S’aligner aux cadres stratégiques régionaux et continentaux 

Les participants ont analysé comment aligner les stratégies nationales émergentes aux outils régionaux et continentaux existants, comme le cadre stratégique de l’Union africaine en matière de données, le schéma directeur sur la gouvernance des données de Smart Africa et le cadre de gouvernance des données de l’EAC, ainsi que des projets régionaux pour l’IA menés par l’EAC et les politiques prioritaires des États membres de l’IGAD sur les données. 

Dans la région, les pays progressent à des rythmes différents tout en faisant face à des défis communs liés à l’exécution, la coordination institutionnelle et transfrontalière des flux des données.

Des cadres stratégiques à l’implémentation : les points clés de l’UNESCO

La dimension technique de l’atelier s’est concentrée sur l’application des quatre points clés du manuel de gouvernance des données de l’UNESCO : objectifs, principes, individus et pratiques. Animé par Jonathas de Mello et Aakriti Kharel de l’UNESCO, les participants ont analysé les contextes nationaux à travers ces quatre dimensions par des auto-évaluations guidées et des échanges entre pairs.

Par des études de cas sur des politiques nationales, les pays ont appris directement des uns et des autres, avec des systèmes avancés proposant des leçons pratiques sur l’implémentation et différents points de vue sur la conception de politiques et les priorités émergentes.

Focus sur la transformation numérique du Kenya

Le Kenya, pays d’accueil, a partagé son expérience d’utilisation des données comme levier pour le développement durable. Cecilia Mutua, directrice de ICT Data Governance au Ministère de l’Information, des Communications et de l’Économie numérique a présenté le schéma directeur national du Kenya sur la création de valeur des données, développé avec le soutien de Smart Africa, comme un exemple concret d’utilisation des données pour l’innovation, la croissance économique et une transformation numérique fiable. Les participants ont étudié le progrès du Kenya dans le développement d’infrastructures publiques numériques et la transformation menée par l’IA, renforçant la position du pays comme leader régional dans la transformation numérique.

Des feuilles de route régionales harmonisées 

L’atelier a évolué du dialogue sur les politiques à des implémentations pratiques. Travaillant en groupes animés par l’EAC, Smart Africa et l’UNESCO, les participants ont élaboré et validé des feuilles de route régionales sur l’harmonisation des politiques des données, définissant des jalons, des propriétaires et des mécanismes de suivis liés à la structure du plan d’action pour la gouvernance du manuel.

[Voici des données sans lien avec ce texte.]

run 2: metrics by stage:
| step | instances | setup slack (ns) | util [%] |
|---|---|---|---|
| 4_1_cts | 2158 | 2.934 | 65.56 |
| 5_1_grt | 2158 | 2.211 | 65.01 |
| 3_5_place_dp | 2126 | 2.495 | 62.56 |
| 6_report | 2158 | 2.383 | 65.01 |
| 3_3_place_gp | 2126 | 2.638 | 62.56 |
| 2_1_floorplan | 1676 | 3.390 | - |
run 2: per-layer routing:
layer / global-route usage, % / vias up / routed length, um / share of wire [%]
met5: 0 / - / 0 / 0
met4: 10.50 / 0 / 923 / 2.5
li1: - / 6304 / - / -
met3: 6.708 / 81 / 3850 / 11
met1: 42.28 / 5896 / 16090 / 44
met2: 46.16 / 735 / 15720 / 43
### config.mk
export PLATFORM = sky130hd
export DESIGN_NAME = sdpc_top
export DESIGN_NICKNAME = d
export VERILOG_FILES = /design/src/rtl/sdpc_pkg.sv /design/src/rtl/sdpc_fbdiv.sv /design/src/rtl/sdpc_sync.sv /design/src/rtl/sdpc_top.sv
export SDC_FILE = /design/constraint.sdc
export NUM_CORES = 1
export LEC_CHECK = 0
export ABC_AREA = 1
export BUFFER_PORTS_ARGS = -buffer_cell sky130_fd_sc_hd__buf_4
export CAP_MARGIN = 20
export CORE_MARGIN = 4
export CORE_UTILIZATION = 30
export DETAILED_ROUTE_END_ITERATION = 10
export GPL_TIMING_DRIVEN = 0
export PLACE_DENSITY = 0.48
export SLEW_MARGIN = 5
export SYNTH_ARGS = -nofsm -noshare
export SYNTH_HDL_FRONTEND = slang
export SYNTH_HIERARCHICAL = 1
export SYNTH_SLANG_ARGS = --single-unit
### constraint.sdc
create_clock -name ref_clk_i -period 3.8 [get_ports ref_clk_i]
set_input_delay 0.38 -clock ref_clk_i [delete_from_list [all_inputs] [get_ports ref_clk_i]]
set_output_delay 0.38 -clock ref_clk_i [all_outputs]
set_load 0.005 [all_outputs]
### src/rtl/sdpc_pkg.sv
// sdpc_pkg: constants and types of the servo discrete io and pulse block
// assumes one 100 MHz system clock; no bus, config arrives on plain ports
package sdpc_pkg;

  // system clock
  localparam int CLK_HZ = 100_000_000;

  // speed measuring window, time in microseconds and in cycles
  localparam int SPD_WIN_US = 1000;
  localparam int SPD_WIN_CYC = (CLK_HZ / 1_000_000) * SPD_WIN_US;

  // widths
  localparam int ERR_W = 24;
  localparam int SPD_W = 16;
  localparam int N_TERM = 6;
  localparam int MAP_SEL_W = 3;
  localparam int N_STAT = 4;
  localparam int OSEL_W = 2;

  // reset values of configuration registers
  localparam logic [15:0] BAND_RST = 16'h000a;
  // input functions 0..2: enable, multifunction, fwd limit on terms 0..2
  localparam logic [8:0] IN_MAP1_RST = {3'h2, 3'h1, 3'h0};
  // input functions 3..5: rev limit, fault clear, dev reset on terms 3..5
  localparam logic [8:0] IN_MAP2_RST = {3'h5, 3'h4, 3'h3};
  // output terms 0..3 carry status bits 0..3
  localparam logic [7:0] OUT_MAP_RST = {2'h3, 2'h2, 2'h1, 2'h0};

  // multifunction input choices
  typedef enum logic [4:0] {
    MF_PSW    = 5'h01,
    MF_DIR    = 5'h02,
    MF_MODE   = 5'h04,
    MF_ZCLAMP = 5'h08,
    MF_PINH   = 5'h10
  } sdpc_mf_t;

  // pulse reference formats
  typedef enum logic [2:0] {
    FMT_SIGN  = 3'h1,
    FMT_CCWCW = 3'h2,
    FMT_QUAD  = 3'h4
  } sdpc_fmt_t;

  // control methods
  typedef enum logic [1:0] {
    MODE_POS = 2'h1,
    MODE_SPD = 2'h2
  } sdpc_mode_t;

  // input functions after terminal mapping, index order 0..5 from lsb
  typedef struct packed {
    logic dclr;
    logic fclr;
    logic rev_ok;
    logic fwd_ok;
    logic mf;
    logic srv_en;
  } sdpc_cmd_t;

  // status outputs, index order 0..3 from lsb
  typedef struct packed {
    logic inpos;
    logic ready;
    logic fault_n;
    logic rot;
  } sdpc_stat_t;

endpackage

Les participants ont partagé le souhait de poursuivre les échanges au-delà des ateliers, notamment par des communautés de pratique, des renforcements des capacités et des parcours d’e-apprentissage présentés par Smart Africa et l’UNESCO comme de futures étapes.

Perspectives

L’atelier de Nairobi marque une étape importante dans le renforcement de la gouvernance des données en Afrique de l’Est. En alignant des stratégies nationales aux cadres régionaux et continentaux existants, et en cultivant l’apprentissage entre pairs et la coopération entre le Burundi, Djibouti, l’Éthiopie, le Kenya, la Somalie, le Soudan du Sud, la Tanzanie et l’Ouganda, ces pays posent les fondations d’un futur numérique plus fiable, inclusif et résilient.